» **TASK DIRECTIONS**:
Output only the lines below from the one containing "0.494 | 0.44 |" to the one containing "## timing repair", exactly as written, both ends kept.

·····

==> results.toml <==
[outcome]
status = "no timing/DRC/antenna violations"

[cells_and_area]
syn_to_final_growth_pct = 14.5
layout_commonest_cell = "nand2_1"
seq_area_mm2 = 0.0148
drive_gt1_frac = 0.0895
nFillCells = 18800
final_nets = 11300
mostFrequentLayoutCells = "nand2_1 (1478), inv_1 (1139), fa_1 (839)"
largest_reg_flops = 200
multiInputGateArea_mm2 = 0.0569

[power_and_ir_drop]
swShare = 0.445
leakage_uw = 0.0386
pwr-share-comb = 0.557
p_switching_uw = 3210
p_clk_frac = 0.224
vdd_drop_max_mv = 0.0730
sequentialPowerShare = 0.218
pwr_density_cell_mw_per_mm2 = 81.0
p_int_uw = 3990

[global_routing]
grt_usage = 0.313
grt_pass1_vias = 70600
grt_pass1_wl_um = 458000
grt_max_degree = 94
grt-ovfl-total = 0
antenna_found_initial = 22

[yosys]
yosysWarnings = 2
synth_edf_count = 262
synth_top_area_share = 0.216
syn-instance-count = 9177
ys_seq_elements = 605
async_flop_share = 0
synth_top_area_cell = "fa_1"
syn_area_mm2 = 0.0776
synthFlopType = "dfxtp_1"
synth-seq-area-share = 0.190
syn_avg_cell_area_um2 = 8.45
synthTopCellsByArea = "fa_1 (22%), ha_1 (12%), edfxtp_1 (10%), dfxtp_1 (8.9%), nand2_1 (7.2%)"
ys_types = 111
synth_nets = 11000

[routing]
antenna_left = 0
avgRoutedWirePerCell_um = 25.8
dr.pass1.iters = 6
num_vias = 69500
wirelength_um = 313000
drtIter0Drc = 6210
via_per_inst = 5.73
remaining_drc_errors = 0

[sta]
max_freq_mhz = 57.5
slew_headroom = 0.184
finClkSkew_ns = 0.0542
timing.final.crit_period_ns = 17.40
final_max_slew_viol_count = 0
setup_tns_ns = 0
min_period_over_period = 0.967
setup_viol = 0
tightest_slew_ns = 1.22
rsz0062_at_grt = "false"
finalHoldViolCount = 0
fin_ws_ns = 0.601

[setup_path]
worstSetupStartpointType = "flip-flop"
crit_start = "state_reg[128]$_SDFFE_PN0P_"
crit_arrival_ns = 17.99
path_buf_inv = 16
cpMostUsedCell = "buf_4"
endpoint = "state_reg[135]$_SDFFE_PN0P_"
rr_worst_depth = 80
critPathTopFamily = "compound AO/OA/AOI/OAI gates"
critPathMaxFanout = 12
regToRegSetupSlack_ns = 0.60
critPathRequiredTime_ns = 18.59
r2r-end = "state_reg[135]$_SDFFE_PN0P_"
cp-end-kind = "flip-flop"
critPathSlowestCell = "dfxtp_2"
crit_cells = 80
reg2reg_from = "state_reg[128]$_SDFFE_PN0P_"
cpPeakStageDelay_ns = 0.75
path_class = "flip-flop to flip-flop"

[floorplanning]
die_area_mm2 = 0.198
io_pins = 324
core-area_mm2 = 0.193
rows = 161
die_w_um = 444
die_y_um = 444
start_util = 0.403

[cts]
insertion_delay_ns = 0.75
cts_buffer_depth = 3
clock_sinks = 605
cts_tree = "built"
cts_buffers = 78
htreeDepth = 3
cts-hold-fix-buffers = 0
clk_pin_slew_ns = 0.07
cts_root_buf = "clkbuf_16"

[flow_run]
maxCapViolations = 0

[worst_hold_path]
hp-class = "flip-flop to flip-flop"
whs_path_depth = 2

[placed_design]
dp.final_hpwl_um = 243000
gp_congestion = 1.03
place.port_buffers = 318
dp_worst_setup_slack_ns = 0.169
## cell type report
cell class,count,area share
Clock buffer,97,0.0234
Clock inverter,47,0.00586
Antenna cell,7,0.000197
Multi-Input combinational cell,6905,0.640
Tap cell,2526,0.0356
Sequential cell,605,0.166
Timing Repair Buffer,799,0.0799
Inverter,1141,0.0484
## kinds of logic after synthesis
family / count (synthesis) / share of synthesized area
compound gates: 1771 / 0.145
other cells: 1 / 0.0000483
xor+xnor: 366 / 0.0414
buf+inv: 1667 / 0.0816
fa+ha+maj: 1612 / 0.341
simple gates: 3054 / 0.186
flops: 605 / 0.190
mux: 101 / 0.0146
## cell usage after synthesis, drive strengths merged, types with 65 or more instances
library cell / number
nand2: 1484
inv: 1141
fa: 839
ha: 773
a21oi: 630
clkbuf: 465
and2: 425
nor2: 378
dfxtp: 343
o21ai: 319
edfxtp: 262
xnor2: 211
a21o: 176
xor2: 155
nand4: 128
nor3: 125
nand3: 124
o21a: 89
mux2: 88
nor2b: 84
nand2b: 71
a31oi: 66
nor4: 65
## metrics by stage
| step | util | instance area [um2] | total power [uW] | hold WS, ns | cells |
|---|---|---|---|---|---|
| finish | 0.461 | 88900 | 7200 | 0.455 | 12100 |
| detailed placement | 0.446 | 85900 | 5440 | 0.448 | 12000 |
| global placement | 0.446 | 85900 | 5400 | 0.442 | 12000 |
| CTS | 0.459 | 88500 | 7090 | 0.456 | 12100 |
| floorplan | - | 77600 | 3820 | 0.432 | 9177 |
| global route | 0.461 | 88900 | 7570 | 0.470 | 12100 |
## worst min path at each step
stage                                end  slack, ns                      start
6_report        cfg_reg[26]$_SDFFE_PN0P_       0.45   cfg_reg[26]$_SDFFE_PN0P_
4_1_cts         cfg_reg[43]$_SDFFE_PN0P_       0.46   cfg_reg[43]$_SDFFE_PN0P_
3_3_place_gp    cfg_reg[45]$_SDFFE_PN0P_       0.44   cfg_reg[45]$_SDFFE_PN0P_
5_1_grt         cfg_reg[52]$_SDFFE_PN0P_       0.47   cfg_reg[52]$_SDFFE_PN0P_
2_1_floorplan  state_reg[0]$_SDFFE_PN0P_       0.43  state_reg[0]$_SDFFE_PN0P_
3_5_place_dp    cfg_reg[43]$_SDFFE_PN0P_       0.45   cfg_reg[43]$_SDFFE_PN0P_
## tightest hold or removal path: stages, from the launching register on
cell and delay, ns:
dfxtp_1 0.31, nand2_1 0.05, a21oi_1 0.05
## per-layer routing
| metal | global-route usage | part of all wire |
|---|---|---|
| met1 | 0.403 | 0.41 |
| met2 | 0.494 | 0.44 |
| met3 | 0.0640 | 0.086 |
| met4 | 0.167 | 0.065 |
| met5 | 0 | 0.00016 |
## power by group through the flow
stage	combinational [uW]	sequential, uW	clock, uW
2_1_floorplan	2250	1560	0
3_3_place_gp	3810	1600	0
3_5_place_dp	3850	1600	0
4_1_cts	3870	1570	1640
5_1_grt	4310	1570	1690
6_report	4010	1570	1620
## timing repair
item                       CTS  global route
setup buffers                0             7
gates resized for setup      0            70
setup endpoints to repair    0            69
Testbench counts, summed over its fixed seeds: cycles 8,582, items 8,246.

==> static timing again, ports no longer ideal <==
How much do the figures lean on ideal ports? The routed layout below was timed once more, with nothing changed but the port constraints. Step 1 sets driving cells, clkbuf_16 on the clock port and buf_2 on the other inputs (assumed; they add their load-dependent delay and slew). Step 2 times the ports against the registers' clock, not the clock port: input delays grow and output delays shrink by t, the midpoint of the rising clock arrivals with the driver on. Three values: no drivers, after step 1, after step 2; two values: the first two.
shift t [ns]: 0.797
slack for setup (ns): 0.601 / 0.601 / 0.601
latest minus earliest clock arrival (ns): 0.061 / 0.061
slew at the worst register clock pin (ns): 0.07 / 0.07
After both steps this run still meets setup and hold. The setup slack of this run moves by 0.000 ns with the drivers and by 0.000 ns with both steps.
This design comes from an exercise in tuning for small area, a short achievable clock period and few clock cycles per item on the open sky130 flow, not from production work.
Where RTL was checked, it was by simulation tests only, not by an equivalence proof against the original.

==> run a: inputs <==
Design cubic_bezier_point_generator, start of the top module:
module cubic_bezier_point_generator
(
    input  logic clk,
    input  logic rst_n,
    input  logic in_valid,
    output logic in_ready,
    input  logic [127:0] in_data,
    output logic out_valid,
    input  logic out_ready,
    output logic [38:0]  out_data
);
Settings: LEC_CHECK=0, ABC_CLOCK_PERIOD_IN_PS=2000, CAP_MARGIN=20, CORE_MARGIN=2, CORE_UTILIZATION=40, SETUP_SLACK_MARGIN=5, SLEW_MARGIN=20; clock period 8.0 ns.
run.sh (not shown) runs the stock make flow with config.mk's settings and CLKGATE_MAP_FILE= SYNTH_SCRIPT=/design/flow/synth_recipe.tcl, a recipe that flattens the netlist after the stock synthesis.
==> run b (differences from run a) <==
--- a/flow/config.mk
+++ b/flow/config.mk
@@ -6,8 +6,8 @@
 export NUM_CORES = 4
 export LEC_CHECK = 0
-export ABC_CLOCK_PERIOD_IN_PS = 2000
+export ABC_CLOCK_PERIOD_IN_PS = 3000
 export CAP_MARGIN = 20
 export CORE_MARGIN = 2
 export CORE_UTILIZATION = 40
-export SETUP_SLACK_MARGIN = 5
+export SETUP_SLACK_MARGIN = 4.5
 export SLEW_MARGIN = 20
==> impl_metrics.csv <==
group,metric,value,unit
worst_hold_path,holdPathEnd,"e_i[4]$_DFFE_PN_",
critical_path,r2r_start,"g_coord[1].w[0][5]$_DFFE_PN_",
placement,hpwlAfterDp,88.1,mm
sta,period_needed,4030,ps
grt,grt_max_degree,159,
grt,met2_usage,32.4,%
worst_hold_path,holdPathStages,0,
run_status,outcome,"finished clean",
final_layout,n_fill_cell,10400,
sta,fin_worst_skew,31.3,ps
critical_path,crit_top_cell,"fa_2",
The numbers above come from run a.

==> impl_metrics.csv <==
group,metric,value,unit
run_status,outcome,"finished clean",
final_layout,n_fill_cell,10500,
worst_hold_path,holdPathStages,2,
critical_path,r2r_start,"g_coord[0].w[1][6]$_DFFE_PN_",
critical_path,crit_top_cell,"buf_6",
sta,maxSlewHeadroom,29.8,%
placement,hpwlAfterDp,86.3,mm
critical_path,path_cells,"buf_6 > buf_6 > inv_6 > fa_2 > nor2b_4 > o31ai_4 > a211oi_4 > buf_6 > o2111ai_4 > a211oi_2 > nand3b_1 > buf_4 > a22oi_2 > xnor2_2 > fa_1 > inv_2 > fa_2",
sta,fin_worst_skew,39.6,ps
grt,grt_max_degree,212,
sta,period_needed,4080,ps
routing,wire_per_inst,18.5,um
synthesis,synth_cell_types,79,
The numbers above come from run b.

Function was not checked in any run of this note: the RTL went through the layout flow alone.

·····

» **RESULT OF THIS EXERCISE**:
| met2 | 0.494 | 0.44 |
| met3 | 0.0640 | 0.086 |
| met4 | 0.167 | 0.065 |
| met5 | 0 | 0.00016 |
## power by group through the flow
stage	combinational [uW]	sequential, uW	clock, uW
2_1_floorplan	2250	1560	0
3_3_place_gp	3810	1600	0
3_5_place_dp	3850	1600	0
4_1_cts	3870	1570	1640
5_1_grt	4310	1570	1690
6_report	4010	1570	1620
## timing repair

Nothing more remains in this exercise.